似た関数に 「ZeroMemory」 というのがあるのですが、何が違うのかというと 「ZeroMemory」 はコードによっては、「Release」 でビルドするとオプティマイズアウトされることがあるらしいが、「SecureZeroMemory」 はそれがない・・・と。
つまり確実にその領域をクリアするということらしいです。
実は、「ZeroMemory」 は 「memset」 のラッパで 「SecureZeroMemory」 は 「memset_s」 のラッパであるらしい。
ということは 「memset」 も 「memset_s」 に変えるべきなんだな。
というのは置いておいて、以下のようなコードがあるとします。内容は問わないで、チェックだけに目を向けてください。
int main(int argc, char* argv[])
{
int n;
int* tmp = &n;
SecureZeroMemory(tmp, sizeof(tmp));
memset(tmp, 0, sizeof(tmp));
return 0;
}
これを 「cppcheck」 にかけると 「memset」 の方は
内容: Size of pointer 'tmp' used instead of size of its data.
メッセージ: Size of pointer 'tmp' used instead of size of its data. This is likely to lead to a buffer overflow. You probably intend to write 'sizeof(*tmp)'.
てな警告が出るんですな。「sizeof(tmp)」 と書いているが、おいおい 「sizeof(*tmp)」 の間違いじゃないか?・・・と。
よくあるミスで、つい 「*」 をつけそこなっちゃっててクリアするはずの領域が消えてなかったりする。
逆に、型が 「char」 だったりしたら消してはいけない領域までクリアしてしまったりする。
「SecureZeroMemory」 も同じ事情なのですが、残念ながら 「SecureZeroMemory」 の方は警告が出てくれないのです。
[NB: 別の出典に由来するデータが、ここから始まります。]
--- src/rtl/ram_march_tester.sv ---
// March-test BIST initiator for a single-port RAM with combinational read.
// Runs FILL, UP_RW, DOWN_RW, ADDR_W, ADDR_R and reports the first mismatch.
module ram_march_tester #(
    parameter int SIZE  = 8,
    parameter int WIDTH = $clog2(SIZE)
) (
    input  logic             clk,
    input  logic             rst_n,
    input  logic             start,
    output logic             busy,
    output logic             done,
    output logic             pass,
    output logic [2:0]       fail_phase,
    output logic [WIDTH-1:0] fail_addr,
    output logic [15:0]      fail_expected,
    output logic [15:0]      fail_actual,
    output logic [WIDTH-1:0] ram_address,
    output logic [15:0]      ram_in,
    output logic             ram_load,
    input  logic [15:0]      ram_out
);

    typedef enum logic [2:0] {
        IDLE    = 3'd0,
        FILL    = 3'd1,
        UP_RW   = 3'd2,
        DOWN_RW = 3'd3,
        ADDR_W  = 3'd4,
        ADDR_R  = 3'd5
    } state_t;

    localparam logic [WIDTH-1:0] LAST = WIDTH'(SIZE - 1);

    state_t           state;
    logic [WIDTH-1:0] next_addr;
    logic [15:0]      expected;
    logic             is_read;
    logic             mismatch;

    // In the read/write phases ram_load doubles as the sub-step marker.
    always_comb begin
        next_addr = ram_address + WIDTH'(1);
        expected  = '0;
        is_read   = 1'b0;
        case (state)
            UP_RW:   begin expected = '0; is_read = !ram_load; end
            DOWN_RW: begin expected = '1; is_read = !ram_load; end
            ADDR_R:  begin expected = 16'hA5A5 ^ 16'(ram_address); is_read = 1'b1; end
            default: ;
        endcase
        mismatch = is_read && (ram_out != expected);
    end

    always_ff @(posedge clk or negedge rst_n) begin
        if (!rst_n) begin
            state         <= IDLE;
            busy          <= 1'b0;
            done          <= 1'b0;
            pass          <= 1'b0;
            fail_phase    <= '0;
            fail_addr     <= '0;
            fail_expected <= '0;
            fail_actual   <= '0;
            ram_address   <= '0;
            ram_in        <= '0;
            ram_load      <= 1'b0;
        end else if (mismatch) begin
            fail_phase    <= state;
            fail_addr     <= ram_address;
            fail_expected <= expected;
            fail_actual   <= ram_out;
            pass          <= 1'b0;
            done          <= 1'b1;
            busy          <= 1'b0;
            ram_load      <= 1'b0;
            state         <= IDLE;
        end else begin
            case (state)
                IDLE: begin
                    ram_load <= 1'b0;
                    if (start) begin
                        state         <= FILL;
                        busy          <= 1'b1;
                        done          <= 1'b0;
                        pass          <= 1'b0;
                        fail_phase    <= '0;
                        fail_addr     <= '0;
                        fail_expected <= '0;
                        fail_actual   <= '0;
                        ram_address   <= '0;
                        ram_in        <= '0;
                        ram_load      <= 1'b1;
                    end
                end
                FILL: begin
                    if (ram_address == LAST) begin
                        state       <= UP_RW;
                        ram_address <= '0;
                        ram_load    <= 1'b0;
                    end else begin
                        ram_address <= next_addr;
                    end
                end
                UP_RW: begin
                    if (!ram_load) begin
                        ram_load <= 1'b1;
                        ram_in   <= '1;
                    end else begin
                        ram_load <= 1'b0;
                        if (ram_address == LAST) state <= DOWN_RW;
                        else                     ram_address <= next_addr;
                    end
                end
                DOWN_RW: begin
                    if (!ram_load) begin
                        ram_load <= 1'b1;
                        ram_in   <= '0;
                    end else if (ram_address == '0) begin
                        state    <= ADDR_W;
                        ram_in   <= 16'hA5A5;
                    end else begin
                        ram_address <= ram_address - WIDTH'(1);
                        ram_load    <= 1'b0;
                    end
                end
                ADDR_W: begin
                    if (ram_address == LAST) begin
                        state       <= ADDR_R;
                        ram_address <= '0;
                        ram_load    <= 1'b0;
                    end else begin
                        ram_address <= next_addr;
                        ram_in      <= 16'hA5A5 ^ 16'(next_addr);
                    end
                end
                ADDR_R: begin
                    if (ram_address == LAST) begin
                        state <= IDLE;
                        busy  <= 1'b0;
                        done  <= 1'b1;
                        pass  <= 1'b1;
                    end else begin
                        ram_address <= next_addr;
                    end
                end
                default: state <= IDLE;
            endcase
        end
    end

endmodule
[src/rtl/countdown_unit.sv]
// Loadable down-counter with a three-state FSM (IDLE/RUN/DONE).
// Every output is decoded from registered state only; nothing combinational reaches them from the inputs.
module countdown_unit #(
  parameter int WIDTH = 4
) (
  input  logic             clk,
  input  logic             rst_n,
  input  logic             load,
  input  logic [WIDTH-1:0] load_val,
  input  logic             en,
  input  logic             abort,
  output logic [WIDTH-1:0] count,
  output logic             busy,
  output logic             zero,
  output logic             done
);

  typedef enum logic [1:0] {
    IDLE = 2'd0,
    RUN  = 2'd1,
    DONE = 2'd2
  } state_t;

  // state is kept as a named signal so external checkers can bind to it.
  state_t           state;
  state_t           state_next;
  logic [WIDTH-1:0] count_q;
  logic [WIDTH-1:0] count_next;
  logic [WIDTH:0]   dec_sum;
  logic [WIDTH-1:0] count_dec;
  logic             load_nonzero;
  logic             count_is_one;
  logic             count_is_zero;

  // Decrement is an add of all-ones; the carry-out in bit WIDTH is dropped.
  assign dec_sum       = {1'b0, count_q} + {1'b0, {WIDTH{1'b1}}};
  assign count_dec     = dec_sum[WIDTH-1:0];
  assign load_nonzero  = (load_val != '0);
  assign count_is_one  = (count_q == {{(WIDTH-1){1'b0}}, 1'b1});
  assign count_is_zero = (count_q == '0);

  always_ff @(posedge clk or negedge rst_n) begin
    if (!rst_n) begin
      state   <= IDLE;
      count_q <= '0;
    end else begin
      state   <= state_next;
      count_q <= count_next;
    end
  end

  // Priority on every edge: abort, then load, then en.
  always_comb begin
    state_next = state;
    count_next = count_q;
    if (abort) begin
      state_next = IDLE;
      count_next = '0;
    end else if (load) begin
      if (load_nonzero) begin
        state_next = RUN;
        count_next = load_val;
      end else begin
        state_next = DONE;
        count_next = '0;
      end
    end else begin
      unique case (state)
        IDLE: begin
          state_next = IDLE;
        end
        RUN: begin
          if (en) begin
            if (count_is_zero) begin
              // Unreachable in normal operation; finish rather than wrap.
              state_next = DONE;
            end else begin
              count_next = count_dec;
              if (count_is_one) begin
                state_next = DONE;
              end
            end
          end
        end
        DONE: begin
          state_next = IDLE;
        end
        default: begin
          state_next = IDLE;
          count_next = '0;
        end
      endcase
    end
  end

  assign count = count_q;
  assign busy  = (state == RUN);
  assign done  = (state == DONE);
  assign zero  = count_is_zero;

  a_done_means_zero : assert property (
    @(posedge clk) disable iff (!rst_n) done |-> (count == '0)
  );

  a_busy_means_nonzero : assert property (
    @(posedge clk) disable iff (!rst_n) busy |-> (count != '0)
  );

  a_done_one_cycle : assert property (
    @(posedge clk) disable iff (!rst_n) (done && !load) |=> !done
  );

endmodule

[config.mk]
export PLATFORM = sky130hd
export DESIGN_NAME = countdown_unit
export DESIGN_NICKNAME = d
export VERILOG_FILES = /design/src/rtl/countdown_unit.sv
export SDC_FILE = /design/constraint.sdc
export NUM_CORES = 1
export LEC_CHECK = 0
export BUFFER_PORTS_ARGS = -buffer_cell sky130_fd_sc_hd__buf_2
export CORE_AREA = 10 10 47 49
export DETAILED_ROUTE_END_ITERATION = 8
export DIE_AREA = 0 0 57 59
export GPL_ROUTABILITY_DRIVEN = 0
export SKIP_CTS_REPAIR_TIMING = 1
export SLEW_MARGIN = 20
export SYNTH_ARGS = -nofsm -noshare
export SYNTH_HDL_FRONTEND = slang
export SYNTH_SLANG_ARGS = --single-unit
[constraint.sdc]
create_clock -name clk -period 1.4 [get_ports clk]
set_clock_uncertainty 0.05 [all_clocks]
set_input_delay 0.42 -clock clk [delete_from_list [all_inputs] [get_ports clk]]
set_output_delay 0.42 -clock clk [all_outputs]
set_load 0.01 [all_outputs]
--- config.mk ---
export PLATFORM = sky130hd
export DESIGN_NAME = fetch_stage
export DESIGN_NICKNAME = d
export VERILOG_FILES = /design/src/rtl/fetch_stage.sv
export SDC_FILE = /design/constraint.sdc
export NUM_CORES = 1
export LEC_CHECK = 0
export CORE_ASPECT_RATIO = 0.75
export CORE_UTILIZATION = 40
export CTS_CLUSTER_SIZE = 20
export DETAILED_ROUTE_END_ITERATION = 10
export PLACE_DENSITY = 0.8
export SLEW_MARGIN = 0
export SYNTH_ARGS = -nofsm -noshare
export SYNTH_HDL_FRONTEND = slang
export SYNTH_SLANG_ARGS = --single-unit
--- constraint.sdc ---
create_clock -name clk -period 4.8 [get_ports clk]
set_input_delay 0.72 -clock clk [delete_from_list [all_inputs] [get_ports clk]]
set_output_delay 0.72 -clock clk [all_outputs]
set_load 0.02 [all_outputs]
--- src/rtl/fetch_stage.sv ---
// fetch_stage: IF stage of the 3-stage core.
// Owns the PC, drives the synchronous-read BIOS/IMEM ports and presents the
// decode-stage instruction. An EX-stage redirect (pc_sel == 1) nulls the
// wrong-path instruction in decode, leaving exactly one bubble.
// Optional build macro: FETCH_PERF_CNT_EN adds fetch_cnt/bubble_cnt outputs.
module fetch_stage #(
  parameter logic [31:0] RESET_PC = 32'h4000_0000,
  parameter logic [31:0] NOP_INST = 32'h0000_0013
) (
  input  logic        clk,
  input  logic        rst,
  input  logic        stall,
  input  logic [1:0]  pc_sel,
  input  logic [31:0] alu_result,
  output logic [11:0] bios_addr,
  output logic        bios_en,
  input  logic [31:0] bios_dout,
  output logic [13:0] imem_addr,
  output logic        imem_en,
  input  logic [31:0] imem_dout,
  output logic [31:0] fetch_addr,
  output logic [31:0] inst,
  output logic [31:0] pc_d,
  output logic [31:0] pc_x,
  output logic [31:0] pc_plus4_x
`ifdef FETCH_PERF_CNT_EN
  ,
  output logic [31:0] fetch_cnt,
  output logic [31:0] bubble_cnt
`endif
);

  typedef enum logic [1:0] {
    SRC_BIOS = 2'd0,
    SRC_IMEM = 2'd1,
    SRC_NONE = 2'd2
  } src_t;

  src_t src_d;
  src_t fetch_src;
  logic kill_d;
  logic redirect;
  logic unused_bits;

  // The low two target bits are forced to zero, so they are never consumed.
  assign unused_bits = ^alu_result[1:0];

  assign redirect = (pc_sel == 2'd1);

  // Next-PC selection; stall re-presents pc_d so the memory output stays stable.
  always_comb begin
    fetch_addr = pc_d + 32'd4;
    if (rst) begin
      fetch_addr = RESET_PC;
    end else if (stall) begin
      fetch_addr = pc_d;
    end else if (redirect) begin
      fetch_addr = {alu_result[31:2], 2'b00};
    end
  end

  // Address-map decode of the PC being fetched.
  always_comb begin
    fetch_src = SRC_NONE;
    if (fetch_addr[31:28] == 4'h4) begin
      fetch_src = SRC_BIOS;
    end else if (fetch_addr[31:28] == 4'h1) begin
      fetch_src = SRC_IMEM;
    end
  end

  assign bios_en    = (fetch_src == SRC_BIOS);
  assign imem_en    = (fetch_src == SRC_IMEM);
  assign bios_addr  = fetch_addr[13:2];
  assign imem_addr  = fetch_addr[15:2];
  assign pc_plus4_x = pc_x + 32'd4;

  // Decode-stage instruction: nulled after reset, on redirect, or when unmapped.
  always_comb begin
    inst = NOP_INST;
    if (!rst && !kill_d && !redirect) begin
      case (src_d)
        SRC_BIOS: inst = bios_dout;
        SRC_IMEM: inst = imem_dout;
        default:  inst = NOP_INST;
      endcase
    end
  end

  // IF/D and EX PC pipeline; everything freezes while stall is high.
  always_ff @(posedge clk or posedge rst) begin
    if (rst) begin
      pc_d   <= RESET_PC - 32'd4;
      pc_x   <= RESET_PC - 32'd4;
      src_d  <= SRC_BIOS;
      kill_d <= 1'b1;
    end else if (!stall) begin
      pc_d   <= fetch_addr;
      pc_x   <= pc_d;
      src_d  <= fetch_src;
      kill_d <= 1'b0;
    end
  end

`ifdef FETCH_PERF_CNT_EN
  logic inst_live;

  assign inst_live = !kill_d && !redirect && (src_d != SRC_NONE);

  // Count real instructions handed to EX and redirect bubbles.
  always_ff @(posedge clk or posedge rst) begin
    if (rst) begin
      fetch_cnt  <= 32'd0;
      bubble_cnt <= 32'd0;
    end else if (!stall) begin
      if (inst_live) begin
        fetch_cnt <= fetch_cnt + 32'd1;
      end
      if (redirect) begin
        bubble_cnt <= bubble_cnt + 32'd1;
      end
    end
  end
`endif

endmodule

==> reports/metrics.yaml, run 1 <==
min_path_type: "in2async"
period_minus_slack_ns: 4.22
place_hpwl_um: 14100
synth_compound_area_share_pct: 17.0
dieArea_sq_mm: 0.0140
worst_pin_slew_ns: 0.932
antenna_found_initial: 0
crit_slowest_cell: "clkdlybuf4s50_1"
synthDistinctLibCells: 56
pwr-share-comb_pct: 38.0
synth_cells: 668
clockBufferDepth: 2
grt_max_degree: 61
port-buffer-count: 286
reg2reg_slack_ns: 2.08
power_frac_seq_pct: 33.9
drtIter0Drc: 351
place.gp.congestion: 0.838
cts_tree: "yes"
crit_type: "reg2out"
outcome: "completed"
drive_gt1_share_pct: 15.1
drv_cap: 0
synthTopCellsByArea: "dfstp_2, nand2_1, mux2_2"
mappedNetlistArea_sq_mm: 0.00540
synthAdderAreaFrac_pct: 0.464
p_int_w: 0.00157
dr_total_vias: 5838
path_max_fanout: 9
hold_viol_final: 0
r2r_end: "src_d[1]$_DFFE_PP0N_"
cp_slowest_stage_delay_ns: 0.67
grt_pass1_wl_um: 28400
worstSetupEndpointType: "primary output"
critPathArrivalTime_ns: 3.50
ff2ff_path_depth: 8
ys_warn_count: 0
rsz0062_at_grt: "false"
crit_chain: "ha_1, nand4_1, buf_4, nor4_1, a21oi_1, or3_1, nor4_2, clkdlybuf4s50_1"
synth_top_area_share_pct: 27.7
whs_ns: 0.302
syn2layout_area_growth_pct: 57.0
rr_startpoint: "pc_d[2]$_DFFE_PP1N_"
synth-edff-count: 0
power.density_mw_per_mm2: 283
grt_use_total_pct: 26.2
routedWlPerCell_um: 17.3
hold_buffers: 0
synth.avg_cell_area_sq_um: 8.08
use_met1_pct: 34.0
cts_resized: 0
p_switching_w: 0.000836
insertedDiodeCount: 0
startpoint_type: "flip-flop"
seq_area_frac_synth_pct: 32.4
remaining_drc_errors: 0
fin_tns_setup_ns: 0
clkPwrFrac_pct: 28.1
clockRootBuffer: "clkbuf_16"
synth_ff_type: "dfstp_2"
core_sq_mm: 0.0131
cp.required_ns: 4.08
yosys.area_share.simple_pct: 24.7
fmax_mhz: 237
peakVddDrop_v: 0.000149
use_met3_pct: 6.49
initial_utilization_pct: 41.3
antenna_left: 0
syn-num-nets: 771
synthMuxAreaShare_pct: 12.3
gr-total-overflow: 0
dieWidth_um: 136
cts_max_level: 3
ys_async_sr_fraction_pct: 100
vias_per_cell: 5.43
synth_top_family_by_area: "simple AND/OR/NAND/NOR gates"
p_leak_nw: 3.06
grt_pass1_vias: 5349
row_count: 36
fp.dieH_um: 103
slew_headroom_pct: 37.8
postCtsSetupBuffers: 0
path_clk_slew_ns: 0.06
clk_latency_ns: 0.33
final_max_slew_viol_count: 0
dr.pass1.iters: 6
final_util_pct: 64.9
cts.sinks: 67
grt_busiest_layer: "met2"
fin_skew_ns: 0.00682
final_nets: 1003
synth_top_area_cell: "dfstp_2"
swShare_pct: 34.8
setup_viol: 0
synth_xor_area_share_pct: 4.71
ios: 289
grt.met2_usage_pct: 43.8
cts_buffers: 9
ys_ff_latch: 67
drt_wl_total_um: 18600
fin_crit_sh_pct: 87.9
cells by family (layout without fill, tap and decap cells):
family | count (synthesis) | in the layout
adders and majority gates | 2 | 2
AOI/OAI and AO/OA | 145 | 145
muxes | 62 | 62
and+or+nand+nor | 272 | 272
buffers and inverters | 91 | 328
xor gates and xnor gates | 29 | 29
DFF | 67 | 67
Yosys cell counts (all sizes together) (2+ instances only):
cell,count
a31oi,12
nor4,12
a21o,11
and3,10
dfrtp,10
and4,10
a21oi,36
nor3,7
mux2i,32
nand2,93
o21a,8
or4,7
mux2,30
a31o,2
a21boi,6
xor2,6
nor2,69
ha,2
nand4,20
a22oi,4
buf,52
and2,12
clkbuf,29
inv,10
nand2b,3
nand3,20
nor3b,2
o21ai,39
o31ai,9
or3,5
xnor2,23
o22ai,5
dfstp,57
a211oi,2
stage by stage:
stage	cells	total power (W)	setup slack, ns	area, sq um
6_report	1076	0.00240	0.581	8480
5_1_grt	1076	0.00252	0.377	8480
4_1_cts	1076	0.00241	0.584	8480
3_5_place_dp	1060	0.00174	0.784	8170
3_3_place_gp	1060	0.00172	0.825	8170
2_1_floorplan	668	0.00128	0.587	5400
area by class of cell:
| type | instances | area (sq um) |
|---|---|---|
| clock buffer | 10 | 239 |
| clock inverter | 6 | 65.1 |
| fill | 1115 | 4590 |
| inverter | 10 | 38.8 |
| multi-input combinational | 510 | 3200 |
| sequential | 67 | 1750 |
| tap | 171 | 214 |
| timing repair buffer | 302 | 2980 |
routing by layer:
metal	share of wire [%]	vias to the layer above	wire, um
li1	-	2815	-
met1	42	2748	7850
met2	48	256	8820
met3	8.7	19	1620
met4	1.5	0	275
met5	0	-	0
state kept, by name, summed over array words and instances (netlist names):
signal	cells
pc_x	32
src_d	2
pc_d	32
kill_d	1
power by group through the flow:
stage | clock, W | combinational, W | sequential (W)
detailed placement | 0 | 0.000916 | 0.000820
finish | 0.000675 | 0.000913 | 0.000815
CTS | 0.000684 | 0.000919 | 0.000811
global route | 0.000712 | 0.000974 | 0.000830
floorplan | 0 | 0.000427 | 0.000850
global placement | 0 | 0.000908 | 0.000816
critical path, delay by kind of cell, from the launching register on:
kind / cells / cell delay (ns)
AND/OR/NAND/NOR: 4 / 1.33
buffers and inverters: 2 / 0.85
flip-flops: 1 / 0.61
adder cells (fa/ha/maj): 1 / 0.25
AO/OA/AOI/OAI: 1 / 0.12
worst max path at each step:
stage | startpoint | endpoint | slack (ns) | cells past startpoint
floorplan | rst | bios_en | 0.59 | 6
global placement | pc_sel[1] | bios_en | 0.82 | 8
detailed placement | pc_sel[1] | bios_en | 0.78 | 8
CTS | pc_d[4]$_DFFE_PP1N_ | bios_en | 0.58 | 6
global route | pc_d[5]$_DFFE_PP1N_ | bios_en | 0.38 | 6
finish | pc_d[2]$_DFFE_PP1N_ | bios_en | 0.58 | 8
layout by cell type (no fill, tap or decap), drive strengths merged, types with 11 or more instances in the layout:
master / instances
a21o: 11
mux2i: 32
nand2: 93
nand4: 20
and2: 12
xnor2: 23
buf: 18
nand3: 20
a21oi: 36
o21ai: 39
dfstp: 57
a31oi: 12
mux2: 30
nor2: 69
nor4: 12
clkdlybuf4s50: 284
(Power assumes the default switching activity.)
==> inputs of run 2 (changes only) <==
--- a/config.mk
+++ b/config.mk
@@ -5,7 +5,7 @@
 export SDC_FILE = /design/constraint.sdc
 export NUM_CORES = 1
 export LEC_CHECK = 0
-export CORE_ASPECT_RATIO = 0.75
+export CORE_ASPECT_RATIO = 0.9
 export CORE_UTILIZATION = 40
 export CTS_CLUSTER_SIZE = 20
 export DETAILED_ROUTE_END_ITERATION = 10
==> run 2 against run 1 <==
  * Total power decreased by 1.0%
  * Utilization increased by 0.35 points
  * Worst hold slack improved by 0.19 ns
  * Final cell count is 0.93% lower
  * Sequential power is 0.5% lower
  * Register-to-register slack lost 0.12 ns
  * First-iteration DRC count grew 13%
  * Design area shrank 0.47%
  * Worst setup slack lost 0.13 ns
  * Combinational power about the same
  * Critical path depth down 1
  * Sequential cell count did not move
  * Critical endpoint unchanged
  * Largest cell class unchanged
==> reports/metrics.yaml, run 2 (same netlist as run 1, synthesis figures left out) <==
outcome: "completed"
dieWidth_um: 124  # -8.6%
drt_wl_total_um: 18400  # -1.0%
worstSetupEndpointType: "primary output"
clk_latency_ns: 0.33  # about the same
postCtsSetupBuffers: 0  # unchanged
port-buffer-count: 286  # unchanged
reg2reg_slack_ns: 1.96  # -0.12 ns
clockRootBuffer: "clkbuf_16"
crit_chain: "ha_1, nand4_1, nor4_1, a21oi_1, or3_1, nor4_2, clkdlybuf4s50_1"
insertedDiodeCount: 0  # unchanged
fp.dieH_um: 112  # +9.4%
initial_utilization_pct: 41.7  # +0.42 points
antenna_found_initial: 0  # unchanged
fin_crit_sh_pct: 90.5  # +2.7 points
rsz0062_at_grt: "false"
place.gp.congestion: 0.825  # -1.6%
antenna_left: 0  # unchanged
path_clk_slew_ns: 0.06  # about the same
top_regs: "pc_d x32, pc_x x32, src_d x2"
drive_gt1_share_pct: 14.7  # -0.39 points
cts_max_level: 3  # unchanged
min_path_cells: 2
clockBufferDepth: 2  # unchanged
final_nets: 1000  # -0.30%
min_path_type: "reg2reg"
hold_viol_final: 0  # unchanged
cp.required_ns: 4.08  # about the same
period_minus_slack_ns: 4.35  # +0.127 ns
fin_area_sq_mm: 0.00844  # -0.47%
startpoint_type: "flip-flop"
grt_pass1_wl_um: 29300  # +3.1%
fin_skew_ns: 0.00868  # +0.00186 ns
dr_total_vias: 5871  # +0.57%
drv_cap: 0  # unchanged
power.density_mw_per_mm2: 282  # -0.54%
remaining_drc_errors: 0  # unchanged
rr_startpoint: "pc_d[2]$_DFFE_PP1N_"
row_count: 39  # +8.3%
multiInputGateArea_sq_mm: 0.00320  # unchanged
peakVddDrop_v: 0.000147  # -1.0%
cp_slowest_stage_delay_ns: 0.68  # about the same
drtIter0Drc: 397  # +13%
nFillCells: 1140  # +2.2%
hold_buffers: 0  # unchanged
slew_headroom_pct: 37.4  # -0.43 points
seqCellArea_sq_mm: 0.00175  # unchanged
holdPathEnd: "src_d[1]$_DFFE_PP0N_"
cts.sinks: 67  # unchanged
cts_resized: 0  # unchanged
place_hpwl_um: 14100  # +0.50%
critPathArrivalTime_ns: 3.63  # +0.13 ns
layout_commonest_cell: "clkdlybuf4s50_1"
ios: 289  # unchanged
layout_common_cells: "clkdlybuf4s50_1, nand2_1, nor2_1"
routedWlPerCell_um: 17.2  # -0.11%
setup_viol: 0  # unchanged
grt_pass1_vias: 5543  # +3.6%
crit_slowest_cell: "clkdlybuf4s50_1"
worst_pin_slew_ns: 0.939  # +0.00639 ns
path_max_fanout: 9  # unchanged
grt_max_degree: 55  # -9.8%
r2r_end: "src_d[1]$_DFFE_PP0N_"
vias_per_cell: 5.51  # +1.5%
final_max_slew_viol_count: 0  # unchanged
core_sq_mm: 0.0129  # -1.0%
grt_use_total_pct: 26.1  # -0.053 points
dieArea_sq_mm: 0.0140  # about the same
cts_buffers: 9  # unchanged
p_leak_nw: 3.04  # -0.58%
dpl_cell_area_sq_mm: 0.00814  # -0.38%
fin_tns_setup_ns: 0  # unchanged
final_cells: 1066  # -0.93%
dp_cells: 1050  # -0.94%
syn2layout_area_growth_pct: 56.3
gr-total-overflow: 0  # unchanged
ff2ff_path_depth: 7  # -1
final_util_pct: 65.2  # +0.35 points
cts_tree: "yes"
fmax_mhz: 230  # -2.9%
crit_type: "reg2out"
holdCritStartpoint: "src_d[1]$_DFFE_PP0N_"
dr.pass1.iters: 5  # -1
run 2: critical path: cells and delay by family (launching register included):
kind,cells,cell delay [ns]
and+or+nand+nor,4,1.65
buffers and inverters,1,0.68
DFF,1,0.61
adders and majority gates,1,0.24
AOI/OAI and AO/OA,1,0.11
run 2: report_power, final:
| group | switching, W | leakage (nW) | internal (W) |
|---|---|---|---|
| combinational | 0.000446 | 2.18 | 0.000464 |
| sequential | 0.000125 | 0.721 | 0.000686 |
| clock | 0.000244 | 0.145 | 0.000413 |
| total | 0.000815 | 3.04 | 0.00156 |
run 2: through the flow:
step                      hold WS [ns]  total power [W]  worst slack (ns)
after floorplan                  0.461          0.00128             0.587
after global placement           0.472          0.00172             0.780
after detailed placement         0.481          0.00173             0.754
after CTS                        0.493          0.00240             0.422
after global routing             0.519          0.00249             0.207
final                            0.489          0.00238             0.454
run 2: worst max path at each step:
stage | slack (ns) | cells after the start | startpoint | endpoint
2_1_floorplan | 0.59 | 6 | rst | bios_en
3_3_place_gp | 0.78 | 8 | pc_sel[0] | bios_en
3_5_place_dp | 0.75 | 8 | pc_sel[0] | bios_en
4_1_cts | 0.42 | 7 | pc_d[2]$_DFFE_PP1N_ | bios_en
5_1_grt | 0.21 | 7 | pc_d[2]$_DFFE_PP1N_ | bios_en
6_report | 0.45 | 7 | pc_d[2]$_DFFE_PP1N_ | bios_en
run 2: per-layer routing:
| metal | share of wire (%) | routed length [um] | track usage [%] |
|---|---|---|---|
| met1 | 42 | 7690 | 32.7 |
| met4 | 1.6 | 303 | 9.00 |
| met2 | 49 | 9060 | 44.7 |
| met5 | 0 | 0 | 0 |
| met3 | 7.2 | 1320 | 5.62 |
run 2: final cells by class:
type	instances	share of cell area [%]
clock buffer	11	2.88
clock inverter	5	0.623
inverter	10	0.460
multi-input combinational	510	37.9
sequential	67	20.7
tap	164	2.43
timing repair buffer	299	35.0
実は、あるプロジェクトで 「SecureZeroMemory」 を多用していて、ついやっちゃったときに全部チェックすることになったのですが、人的作業ではたまらんわけです。
で、「cppcheck」 でなんとかならんもんかいな・・・ということです。
3. ビルドしてみる
とりあえず、「Windows」 版のソースコードをダウンロードして、展開したら 「sln」 という拡張子があるので 「Visual Studio」 でビルド (「Visual Studio」 なので 「make」 ではないわけです) できるぞ・・・と。
「Visual Studio 2010」 でビルドしてみたら
プロジェクト ファイルに ToolsVersion="14.0" が含まれています。このツールセットが不明であるか、存在しない可能性があります。その場合は、適切なバージョンの MSBuild をインストールして解決するか、ビルドがポリシー上の理由により特定の ToolsVersion を使用するよう強制されている可能性があります。プロジェクトを ToolsVersion="4.0" として扱います。詳細については、http://go.microsoft.com/fwlink/?LinkId=291333 を参照してください。
C:\Program Files (x86)\MSBuild\Microsoft.Cpp\v4.0\Platforms\x64\Microsoft.Cpp.x64.Targets(507,5): error MSB8008: 指定したプラットフォーム ツールセット (v140) はインストールされていないか無効です。サポートされている PlatformToolset 値が選択されていることを確認してください。
てなエラーになりました。「ToolsVersion="14.0"」ってのは 「Visual Studio 2015」 のもののようなので、「Express」 をインストールしてビルドしたらうまくいきました。
warning C4389: '==': signed と unsigned の数値を比較しようとしました。
とか、「cppcheck」 のソースが警告の出るものというのが笑えましたが・・・。
4. ソースを読んでみる
「Size of」 だとか 「pointer」 をキーワードに探してみたら、ありました。
lib/checksizeof.cpp
の
checkSizeofForPointerSize
という関数がわたしの目的とする関数のようです。
5. ソースをいじってみる
ちょっとした試行錯誤があったのですが(きちんとソースを解析してないからいかんのです) 149行目と 150行目の間に
else if (Token::simpleMatch(tok, "SecureZeroMemory (") && tok->strAt(-1) != ".") {
variable = tok->tokAt(2);
tokSize = variable->nextArgument();
tokFunc = tok;
というコードをいれてビルド。
「bin」 の下にできた
cppcheck-core.dll
cppcheck.exe
を
C:\Program Files\Cppcheck
に上書きして、先ほどのソースをチェックしてみたら、うまくチェックできるようになりました。